Substrate stiffness regulates fibroblast phenotype through focal adhesion-mediated mechanotransduction pathways to facilitate tissue repair and regeneration. To analyze the effects of dynamic mechanical stimulation of substrates on cell behavior and skin wound healing, collagen-like hydrogel nanofibers are fabricated using coaxial electrospinning of gelatin methacryloyl (GelMA) and poly-L-lactic acid (PLLA). These nanofibers are then grafted with thermoresponsive poly(N-vinylcaprolactam) (PNVCL) via dehydration condensation reaction, providing temperature-dependent mechanical signals.
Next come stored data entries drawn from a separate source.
What follows belongs to an exercise in optimizing a design on an open flow for small area, a short achievable clock period and few clock cycles per item; a production flow would make more cautious choices. RTL that was checked went through simulation tests only; none was proved equivalent to the original.

## maple
Design systolic_multiplier, start of the top module:
module systolic_multiplier(
	input wire clk,
	input wire rst_n,
	input wire start,
	input wire [163 - 1 : 0] a,
	input wire [163 - 1 : 0] g,
	input wire [BWIDTH - 1:0] b,
	output wire [163 - 1 : 0] t_i_j,
	output reg done
);
localparam W = 163;
localparam D = 12;
localparam BWIDTH = 168;
localparam K = (BWIDTH + D - 1) / D;                
localparam BW = K * D;                              
localparam CW = 4;                               
reg  [W - 1 : 0] reg_a;
reg  [W - 1 : 0] reg_g;
reg  [BW - 1 : 0] reg_b;
reg  [W - 1 : 0] tr;        
reg  [D - 1 : 0] q;         
reg  [D - 1 : 0] qn;        
reg  [D - 1 : 0] hb;        
reg  busy;                  
reg  fix;                   
reg  [CW - 1 : 0] counter;
wire ld = ~(busy | fix);    
assign t_i_j = tr;
always @(posedge clk or negedge rst_n) begin
	if (!rst_n) begin
		busy <= 1'b0;
		fix <= 1'b0;
		counter <= 0;
		done <= 1'b0;
	end else begin
		done <= fix;
		fix <= busy && (counter == K - 1);
		if (busy) begin
			if (counter == K - 1) begin
				busy <= 1'b0;
				counter <= 0;
			end else
				counter <= counter + 1'b1;
		end else if (start && !fix) begin
			busy <= 1'b1;
			counter <= 0;
		end
	end
end
wire [D - 1 : 0] dig = reg_b[BW - 1 -: D];
wire [D - 1 : 0] dig_nx = reg_b[BW - D - 1 -: D];
reg [D - 1 : 0] fac [0 : 3];
reg [D - 1 : 0] pr01, pr23, c_in;
reg [D - 1 : 1] c_r;        
  ...
Size: about 11,000 cells after synthesis, roughly 0.077 mm² of cells after synthesis.
==> flow/config.mk <==
export PLATFORM = sky130hd
export DESIGN_NAME = systolic_multiplier
export DESIGN_NICKNAME = systolic_multiplier
export VERILOG_FILES = /design/flow/design.v
export SDC_FILE = /design/flow/constraint.sdc
export NUM_CORES = 4
export LEC_CHECK = 0
export CAP_MARGIN = 20
export CORE_MARGIN = 2
export CORE_UTILIZATION = 40
export SETUP_SLACK_MARGIN = 3.7
export SLEW_MARGIN = 20
==> flow/constraint.sdc <==
create_clock -name core_clock -period 7.0 [get_ports {clk}]
set_input_delay 1.4000 -clock core_clock [delete_from_list [all_inputs] [get_ports {clk}]]
set_output_delay 1.4000 -clock core_clock [all_outputs]
set_load 0.01 [all_outputs]
standard.sh (not shown) runs the stock make flow with config.mk's settings and CLKGATE_MAP_FILE= SYNTH_SCRIPT=/design/flow/synth_recipe.tcl, a recipe that flattens the netlist after the stock synthesis.
==> flow/flow/run.sh <==
#!/bin/bash
# The standard layout, with the port buffers inserted as buf_1 cells
# (ORFS's buffer_ports otherwise picks clkdlybuf4s50_1). Timing repair
# still resizes the ones on critical paths.
set -euo pipefail
export BUFFER_PORTS_ARGS="-buffer_cell sky130_fd_sc_hd__buf_1"
bash standard.sh > standard_flow.log 2>&1
Having completed the whole flow, maple delivered a layout that passed the timing, design-rule and antenna checks.
Testbench counts of maple, summed over its fixed seeds: cycles 25,608, items 1,600.
Input changes introduced in fjord (baseline for comparison: maple):
- TNS_END_PERCENT now 10, previously not set
- SETUP_SLACK_MARGIN now 4.1, was 3.7
--- outcome ---
- Worst hold slack of maple is on par with fjord.
- Going from maple to fjord, the final critical path time including I/O delays and setup was found to have gone down by 0.16 ns.
- When the final numbers for maple and fjord were put side by side, the sequential share of layout area turned out to be greater in maple.
- fjord vs maple: upper clock frequency limit up by a few percent

## the baseline
Another version of the RTL of systolic_multiplier (not shown whole).
For scale: roughly 11000 cells after synthesis, about 710 flip-flops, roughly 660 I/O pins.
==> flow/design.v (excerpt) <==
module systolic_multiplier(
	input wire clk,
	input wire rst_n,
	input wire start,
	input wire [163 - 1 : 0] a,
	input wire [163 - 1 : 0] g,
	input wire [BWIDTH - 1:0] b,
	output wire [163 - 1 : 0] t_i_j,
	output reg done
);
localparam W = 163;
localparam D = 12;
localparam BWIDTH = 168;
localparam K = (BWIDTH + D - 1) / D;                
localparam BW = K * D;                              
localparam CW = $clog2(K);
reg  [W - 1 : 0] reg_a;
reg  [W - 1 : 0] reg_g;
reg  [BW - 1 : 0] reg_b;
reg  [W - 1 : 0] tr;        
reg  [D - 1 : 0] q;         
reg  [D - 1 : 0] qn;        
reg  [D - 1 : 0] hb;        
reg  busy;                  
reg  fix;                   
reg  [CW - 1 : 0] counter;
wire ld = ~(busy | fix);    
assign t_i_j = tr;
always @(posedge clk or negedge rst_n) begin
	if (!rst_n) begin
		busy <= 1'b0;
		fix <= 1'b0;
		counter <= 0;
		done <= 1'b0;
	end else begin
		done <= fix;
		fix <= busy && (counter == K - 1);
		if (busy) begin
			if (counter == K - 1) begin
				busy <= 1'b0;
				counter <= 0;
			end else
				counter <= counter + 1'b1;
		end else if (start && !fix) begin
			busy <= 1'b1;
			counter <= 0;
		end
	end
end
wire [D - 1 : 0] dig = reg_b[BW - 1 -: D];
wire [D - 1 : 0] dig_nx = reg_b[BW - D - 1 -: D];
reg [D - 1 : 0] fac [0 : 3];
reg [D - 1 : 0] pr01, pr23, c_in;
reg [D - 1 : 1] c_r;        
wire [D - 1 : 0] c = {c_r, 1'b1};
integer i, j, k;
always @* begin
	for (k = 0; k < 4; k = k + 1) begin
		fac[k] = 0;
		fac[k][0] = 1'b1;
		for (j = 1; j < D; j = j + 1)
			if ((j << k) < D)
				fac[k][j << k] = g[W - j];
	end
	pr01 = 0; pr23 = 0; c_in = 0;
	for (i = 0; i < D; i = i + 1)
		for (j = 0; j <= i; j = j + 1) begin
			pr01[i] = pr01[i] ^ (fac[0][j] & fac[1][i - j]);
			pr23[i] = pr23[i] ^ (fac[2][j] & fac[3][i - j]);
		end
	for (i = 0; i < D; i = i + 1)
		for (j = 0; j <= i; j = j + 1)
			c_in[i] = c_in[i] ^ (pr01[j] & pr23[i - j]);
end
  ...
make LEC_CHECK=0 CAP_MARGIN=20 CORE_MARGIN=2 CORE_UTILIZATION=40 SETUP_SLACK_MARGIN=4.1 SLEW_MARGIN=20 finish   # period 7.0 ns
run.sh (not shown) runs the stock make flow with config.mk's settings and CLKGATE_MAP_FILE= SYNTH_SCRIPT=/design/flow/synth_recipe.tcl, a recipe that flattens the netlist after the stock synthesis.
Stock flow here: none of the scripts above is used.
Changes in the candidate relative to the baseline:
Settings: SETUP_SLACK_MARGIN now 4.5, was 4.1.
### Flow results
Relative to the baseline, the flip-flop and latch area of the candidate is higher by 230 um2. [compare] base=the baseline new=the candidate: total clock buffers created by CTS increased by about 2.2% relative to the old numbers; design area has increased; post-route core utilization up 3.7 points; buffer count from post-CTS setup fixing went up by about 280%.
No functional check of the RTL was part of any run of this note.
The incorporation of PLLA significantly enhanced the mechanical properties of the GelMA hydrogel nanofibers, while the subsequent grafting of PNVCL effectively reduced the swelling ratio and porosity. Upon exposure to temperatures above the lowest critical solution temperature (LCST), PNVCL molecules underwent a phase transition and self-contraction, improving mechanical properties by forming robust hydrogen bonds with GelMA and expelling water molecules from the polymer matrix. This dynamic mechanical stimulation further promoted cytoskeletal remodeling of mouse skin fibroblasts (MSFs) without significantly affecting cell proliferation and migration. Additionally, it stimulated the differentiation of fibroblasts into myofibroblasts, thereby enhancing extracellular matrix secretion and skin regeneration in vivo. Overall, the engineering of thermoresponsive hydrogel nanofibers with dynamic mechanical stimulation introduces a novel design paradigm in functional tissue engineering, enabling precise regulation of cellular behaviors for effective skin wound healing.